This repo contains scripts and utilities for analyzing tandem repeats (TRs).
Installation
To install the latest version using pip, run:
python3 -m pip install --upgrade https://github.com/broadinstitute/str-analysis/archive/refs/heads/main.zip
or use the docker image (though it may not have the latest version of the code):
docker run -it weisburd/str-analysis:latest
Tools
- call_non_ref_motifs (docs) - takes a bam/cram file and, optionally, an ExpansionHunter variant catalog. Then, for each
locus, it determines which STR motifs are supported by reads overlapping that locus before running ExpansionHunter on the motif(s) it detected.

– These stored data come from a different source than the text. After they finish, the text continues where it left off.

===== config.mk =====
export PLATFORM = sky130hd
export DESIGN_NAME = icap_bridge_top
export DESIGN_NICKNAME = d
export VERILOG_FILES = /design/src/icap_bridge_pkg.sv /design/src/icap_bridge_top.sv /design/src/phy_reset_gen.sv /design/src/icap_loader.sv /design/src/icap_open_reset.sv /design/src/icap_word_fifo.sv
export VERILOG_INCLUDE_DIRS = /design/src
export SDC_FILE = /design/constraint.sdc
export NUM_CORES = 1
export LEC_CHECK = 0
export BUFFER_PORTS_ARGS = -buffer_cell sky130_fd_sc_hd__buf_2
export CORE_UTILIZATION = 50
export CTS_CLUSTER_DIAMETER = 60
export DETAILED_ROUTE_END_ITERATION = 7
export GPL_TIMING_DRIVEN = 0
export PLACE_DENSITY = 0.77
export SLEW_MARGIN = 5
export SYNTH_ARGS = -nofsm -noshare
export SYNTH_HDL_FRONTEND = slang
export SYNTH_SLANG_ARGS = --single-unit

===== constraint.sdc =====
create_clock -name pcie_clk -period 4.2 [get_ports pcie_clk]
set_input_delay 0.42 -clock pcie_clk [delete_from_list [all_inputs] [get_ports pcie_clk]]
set_output_delay 0.42 -clock pcie_clk [all_outputs]
set_load 0.01 [all_outputs]

===== src/icap_bridge_config.svh =====
`ifndef ICAP_BRIDGE_CONFIG_SVH
`define ICAP_BRIDGE_CONFIG_SVH

////////////////////
// widths
////////////////////

// configuration port word width
`define ICAP_WORD_W 16
// host stream byte width, a config word is built from whole bytes
`define PKT_BYTE_W 8

////////////////////
// depths and delays
////////////////////

// stages in the open delay line and in the reset stretch line
`define RST_DELAY_LEN 32
// entries in the configuration word buffer
`define ICAP_FIFO_DEPTH 16

`endif

===== src/icap_bridge_pkg.sv =====
`include "icap_bridge_config.svh"

package icap_bridge_pkg;

	////////////////////
	// payload types
	////////////////////

	// one configuration word, held as the host bytes that make it up
	// byte 0 is the low byte
	typedef logic [`ICAP_WORD_W/`PKT_BYTE_W-1:0][`PKT_BYTE_W-1:0] icap_word_t;

	// host write strobe
	// the word is taken when en is high and the buffer reports not full
	typedef struct packed {
		icap_word_t data;
		logic en;
	} icap_wr_s;

	////////////////////
	// config port
	////////////////////

	// both strobes are active low
	// a word is written on a cycle where ce_n and write_n are both low
	typedef struct packed {
		logic ce_n;
		logic write_n;
		icap_word_t data;
	} icap_port_s;

endpackage


===== src/icap_bridge_top.sv =====
`timescale 1ns/10ps

module icap_bridge_top (
	input logic pcie_clk,
	input logic icap_reset_delay,
	input icap_bridge_pkg::icap_wr_s host_wr_i,
	input logic host_open_i,
	input logic quiesce_i,
	output logic host_full_o,
	output icap_bridge_pkg::icap_port_s icap_o,
	output logic icap_busy_o,
	output logic phy_rst_o
);
	// buffer flush while the stream is being opened
	logic flush;
	// one cycle marker of a new open
	logic open_pulse;

	////////////////////
	// open handling
	////////////////////

	icap_open_reset u_icap_open_reset (
		.pcie_clk(pcie_clk),
		.icap_reset_delay(icap_reset_delay),
		.open_i(host_open_i),
		.flush_o(flush),
		.open_pulse_o(open_pulse)
	);

	////////////////////
	// config path
	////////////////////

	icap_loader u_icap_loader (
		.pcie_clk(pcie_clk),
		.icap_reset_delay(icap_reset_delay),
		.wr_i(host_wr_i),
		.full_o(host_full_o),
		.flush_i(flush),
		.open_pulse_i(open_pulse),
		.quiesce_i(quiesce_i),
		.icap_o(icap_o),
		.busy_o(icap_busy_o)
	);

	////////////////////
	// bridge reset
	////////////////////

	// shares only quiesce with the config path
	phy_reset_gen u_phy_reset_gen (
		.pcie_clk(pcie_clk),
		.icap_reset_delay(icap_reset_delay),
		.quiesce_i(quiesce_i),
		.phy_rst_o(phy_rst_o)
	);

endmodule


===== src/phy_reset_gen.sv =====
`timescale 1ns/10ps

`include "icap_bridge_config.svh"

module phy_reset_gen (
	input logic pcie_clk,
	input logic icap_reset_delay,
	input logic quiesce_i,
	output logic phy_rst_o
);
	localparam int DLY = `RST_DELAY_LEN;

	// two flop quiesce synchronizer
	logic [1:0] quiesce_sync;
	// history of the reset output
	logic [DLY-1:0] rst_line;
	logic rst_next;

	////////////////////
	// stretch rule
	////////////////////

	// quiesce forces reset
	// otherwise reset holds until its own delayed copy comes back high
	assign rst_next = quiesce_sync[1] || (phy_rst_o && !rst_line[DLY-1]);

	always_ff @(posedge pcie_clk) begin
		if (icap_reset_delay) begin
			quiesce_sync <= 2'b00;
			rst_line <= '0;
			// bridge comes up held in reset
			phy_rst_o <= 1'b1;
		end else begin
			quiesce_sync <= {quiesce_sync[0], quiesce_i};
			rst_line <= {rst_line[DLY-2:0], phy_rst_o};
			phy_rst_o <= rst_next;
		end
	end

	// a pulse started from a clear history lasts at least DLY cycles
	// after DLY cycles every stage must have seen it
	a_min_pulse: assert property (@(posedge pcie_clk)
		disable iff (icap_reset_delay)
		($rose(phy_rst_o) && (rst_line == '0)) |-> ##DLY (&rst_line));

endmodule


===== src/icap_loader.sv =====
`timescale 1ns/10ps

`include "icap_bridge_config.svh"

module icap_loader (
	input logic pcie_clk,
	input logic icap_reset_delay,
	input icap_bridge_pkg::icap_wr_s wr_i,
	output logic full_o,
	input logic flush_i,
	input logic open_pulse_i,
	input logic quiesce_i,
	output icap_bridge_pkg::icap_port_s icap_o,
	output logic busy_o
);
	import icap_bridge_pkg::*;

	// head word from the buffer
	icap_word_t fifo_dat;
	logic fifo_full;
	logic fifo_valid;
	logic fifo_empty;

	// quiesce synchronizer where bit 1 is the usable copy
	logic [1:0] quiesce_sync;
	// registered read request
	logic rd_req;
	// word actually leaving the buffer this cycle
	logic rd_eff;

	////////////////////
	// word buffer
	////////////////////

	icap_word_fifo u_icap_word_fifo (
		.pcie_clk(pcie_clk),
		.icap_reset_delay(icap_reset_delay),
		.flush_i(flush_i),
		.wr_i(wr_i),
		.full_o(fifo_full),
		.rd_i(rd_eff),
		.dat_o(fifo_dat),
		.valid_o(fifo_valid),
		.empty_o(fifo_empty)
	);

	// host sees full during the whole flush as well
	assign full_o = fifo_full || flush_i;

	////////////////////
	// drain control
	////////////////////

	// request is a cycle late so it has to be qualified by valid again
	assign rd_eff = rd_req && fifo_valid;

	always_ff @(posedge pcie_clk) begin
		if (icap_reset_delay) begin
			quiesce_sync <= 2'b00;
			rd_req <= 1'b0;
			busy_o <= 1'b0;
		end else begin
			quiesce_sync <= {quiesce_sync[0], quiesce_i};
			// only drain while the host is quiet
			rd_req <= fifo_valid && !fifo_empty && quiesce_sync[1];
			// busy holds until the next open and the clear beats the set
			if (open_pulse_i) busy_o <= 1'b0;
			else if (!fifo_empty) busy_o <= 1'b1;
		end
	end

	// config port strobes are the inverted read
	always_comb begin
		icap_o.ce_n = ~rd_eff;
		icap_o.write_n = ~rd_eff;
		icap_o.data = fifo_dat;
	end

	// no strobe while the synced quiesce is low
	a_ce_needs_quiesce: assert property (@(posedge pcie_clk)
		disable iff (icap_reset_delay)
		!icap_o.ce_n |-> quiesce_sync[1]);

endmodule


===== src/icap_open_reset.sv =====
`timescale 1ns/10ps

`include "icap_bridge_config.svh"

module icap_open_reset (
	input logic pcie_clk,
	input logic icap_reset_delay,
	input logic open_i,
	output logic flush_o,
	output logic open_pulse_o
);
	localparam int DLY = `RST_DELAY_LEN;
	localparam int FLUSH_MAX = `RST_DELAY_LEN + 1;

	// registered open level
	logic open_q;
	// open level shifted down the delay line
	logic [DLY-1:0] open_line;
	logic open_delay;
	logic open_rise;

	// open goes high, the stream was just opened by the host
	assign open_rise = open_i && !open_q;
	// end of the delay line, stops the flush
	assign open_delay = open_line[DLY-1];

	////////////////////
	// flush timing
	////////////////////

	always_ff @(posedge pcie_clk) begin
		if (icap_reset_delay) begin
			open_q <= 1'b0;
			open_line <= '0;
			flush_o <= 1'b0;
			open_pulse_o <= 1'b0;
		end else begin
			open_q <= open_i;
			open_line <= {open_line[DLY-2:0], open_q};
			// single cycle, lines up with the first flush cycle
			open_pulse_o <= open_rise;
			// end of the delay line wins over a new open
			if (open_delay) flush_o <= 1'b0;
			else if (open_rise) flush_o <= 1'b1;
		end
	end

	// the open level always reaches the end of the line
	// so a flush cannot hang
	a_flush_bounded: assert property (@(posedge pcie_clk)
		disable iff (icap_reset_delay)
		$rose(flush_o) |-> ##FLUSH_MAX !flush_o);

endmodule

- filter_vcf_to_STR_variants - takes a single-sample VCF file and filters it to the INS/DEL variants that represent
tandem repeat expansions or contractions by peforming brute-force k-mer search on each variant's inserted or deleted
bases. This tool was a core part of Weisburd, B., Tiao, G. & Rehm, H. L. Insights from a genome-wide truth set of tandem repeat variation. (2023)
- merge_loci - takes one or more STR catalogs and combines them into a single catalog while removing
duplicates based on overlap and repeat motif.

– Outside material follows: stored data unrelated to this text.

--- src/branchRsTop.sv ---
module branchRsTop import branchRsPkg::*; #(
    parameter int Depth = 16
) (
    input logic clk,
    input logic reset,
    input logic dispatch,
    input logic mispredict,

    input logic [InstNumWidth-1:0] instNum,
    input logic [XlenWidth-1:0] pc,
    input tagT rd,
    input logic jump,
    input logic branch,
    input logic [Funct3Width-1:0] funct3,
    input logic [XlenWidth-1:0] imm,
    input tagT src1,
    input tagT src2,
    input logic [1:0] srcValid,
    input logic predTaken,
    input logic btbHit,

    input tagT aluTag,
    input logic aluValid,
    input tagT mulTag,
    input logic mulValid,
    input tagT divTag,
    input logic divValid,
    input tagT loadTag,
    input logic loadValid,

    output logic issueBranch,
    output logic issueJump,
    output logic issueHit,
    output logic issueTaken,
    output tagT issueRd,
    output logic [InstNumWidth-1:0] issueInstNum,
    output logic [Funct3Width-1:0] issueFunct3,
    output logic [XlenWidth-1:0] issueImm,
    output logic [XlenWidth-1:0] issuePc,
    output tagT issueSrc1,
    output tagT issueSrc2
);

    brOpT dispatchOp;
    brOpT headOp;
    logic headReady;
    logic pop;

    wakeupIf wakeBus ();

    assign dispatchOp.instNum = instNum;
    assign dispatchOp.pc = pc;
    assign dispatchOp.imm = imm;
    assign dispatchOp.funct3 = funct3;
    assign dispatchOp.rd = rd;
    assign dispatchOp.src1 = src1;
    assign dispatchOp.src2 = src2;
    assign dispatchOp.branch = branch;
    assign dispatchOp.jump = jump;
    assign dispatchOp.predTaken = predTaken;
    assign dispatchOp.btbHit = btbHit;

    // bus order alu, mul, div, load
    assign wakeBus.tags[0] = aluTag;
    assign wakeBus.tags[1] = mulTag;
    assign wakeBus.tags[2] = divTag;
    assign wakeBus.tags[3] = loadTag;
    assign wakeBus.valids = {loadValid, divValid, mulValid, aluValid};

    branchRsQueue #(
        .Depth(Depth)
    ) u_queue (
        .clk(clk),
        .reset(reset),
        .flush(mispredict),
        .dispatch(dispatch),
        .dispatchOp(dispatchOp),
        .srcValid(srcValid),
        .wake(wakeBus.consumer),
        .pop(pop),
        .headOp(headOp),
        .headReady(headReady)
    );

    branchRsIssue u_issue (
        .clk(clk),
        .reset(reset),
        .flush(mispredict),
        .headOp(headOp),
        .headReady(headReady),
        .pop(pop),
        .issueBranch(issueBranch),
        .issueJump(issueJump),
        .issueHit(issueHit),
        .issueTaken(issueTaken),
        .issueRd(issueRd),
        .issueInstNum(issueInstNum),
        .issueFunct3(issueFunct3),
        .issueImm(issueImm),
        .issuePc(issuePc),
        .issueSrc1(issueSrc1),
        .issueSrc2(issueSrc2)
    );

endmodule

--- config.mk ---
export PLATFORM = sky130hd
export DESIGN_NAME = branchRsTop
export DESIGN_NICKNAME = d
export VERILOG_FILES = /design/src/branchRsPkg.sv /design/src/wakeupIf.sv /design/src/branchRsQueue.sv /design/src/branchRsIssue.sv /design/src/branchRsTop.sv
export SDC_FILE = /design/constraint.sdc
export NUM_CORES = 2
export LEC_CHECK = 0
export ABC_CLOCK_PERIOD_IN_PS = 13500
export BUFFER_PORTS_ARGS = -buffer_cell sky130_fd_sc_hd__buf_2
export CAP_MARGIN = 15
export CORE_ASPECT_RATIO = 0.7
export CORE_MARGIN = 2
export CORE_UTILIZATION = 40
export DETAILED_ROUTE_END_ITERATION = 16
export HOLD_SLACK_MARGIN = 0.05
export PLACE_DENSITY_LB_ADDON = 0.25
export SYNTH_ARGS = -nofsm -noshare
export SYNTH_HDL_FRONTEND = slang
export SYNTH_SLANG_ARGS = --single-unit
export TNS_END_PERCENT = 30
--- constraint.sdc ---
create_clock -name clk -period 13.5 [get_ports clk]
set_clock_uncertainty 0.15 [all_clocks]
set_input_delay 4.05 -clock clk [delete_from_list [all_inputs] [get_ports clk]]
set_output_delay 4.05 -clock clk [all_outputs]
set_load 0.01 [all_outputs]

- annotate_and_filter_str_catalog - takes an STR catalog and annotates the loci based on their overlap with genes
and known disease associated STRs. It then allows filtering by motif size, gene region, and various other criteria.
- compute_catalog_stats - takes an annotated catalog output by the annotate_and_filter_str_catalog script and
computes various summary statistics about it.

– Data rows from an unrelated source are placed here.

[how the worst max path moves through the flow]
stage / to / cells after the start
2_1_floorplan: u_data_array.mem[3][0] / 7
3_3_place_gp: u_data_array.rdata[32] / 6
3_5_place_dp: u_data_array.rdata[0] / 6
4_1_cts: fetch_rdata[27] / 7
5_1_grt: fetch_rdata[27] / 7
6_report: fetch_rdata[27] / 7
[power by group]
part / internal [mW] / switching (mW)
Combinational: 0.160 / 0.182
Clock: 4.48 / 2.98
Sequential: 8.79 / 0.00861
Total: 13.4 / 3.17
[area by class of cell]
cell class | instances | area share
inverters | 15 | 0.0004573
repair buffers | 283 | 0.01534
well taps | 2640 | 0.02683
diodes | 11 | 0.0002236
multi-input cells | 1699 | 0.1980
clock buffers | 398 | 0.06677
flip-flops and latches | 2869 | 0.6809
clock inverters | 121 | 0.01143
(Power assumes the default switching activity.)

- add_offtarget_regions - takes an ExpansionHunter variant catalog and adds a list of off-target regions to each
locus definition by querying a database of off-target regions that have been precomputed for each TR motif.
This database was generated by using wgsim to simulate fully-repetitive reads for each motif, and then recording
where these reads mapped on hg19 and hg38 after aligning them using bwa.
- add_adjacent_loci_to_expansion_hunter_catalog - takes an ExpansionHunter variant catalog and a bed file containing
all simple repeats in the reference genome. Outputs a new catalog with updated LocusStructures and ReferenceRegions
that include any adjacent repeats found near each locus in the input catalog.
- check_trios_for_mendelian_violations - takes a table of combined ExpanssionHunter calls generated by the
combine_str_json_to_tsv
as well as a FAM or PED file with parent/child relationships, and outputs a table of mendelian violations in the callset.
- simulate_str_expansions - uses wgsim to generate .bam files with simulated read data containing STR expansions
at a given locus, and having a given number of repeats, motif, zygosity, etc.
- filter_out_loci_with_Ns_in_flanks - removes loci from an ExpansionHunter catalog if their flanks contain enough Ns to trigger an ExpansionHunter error.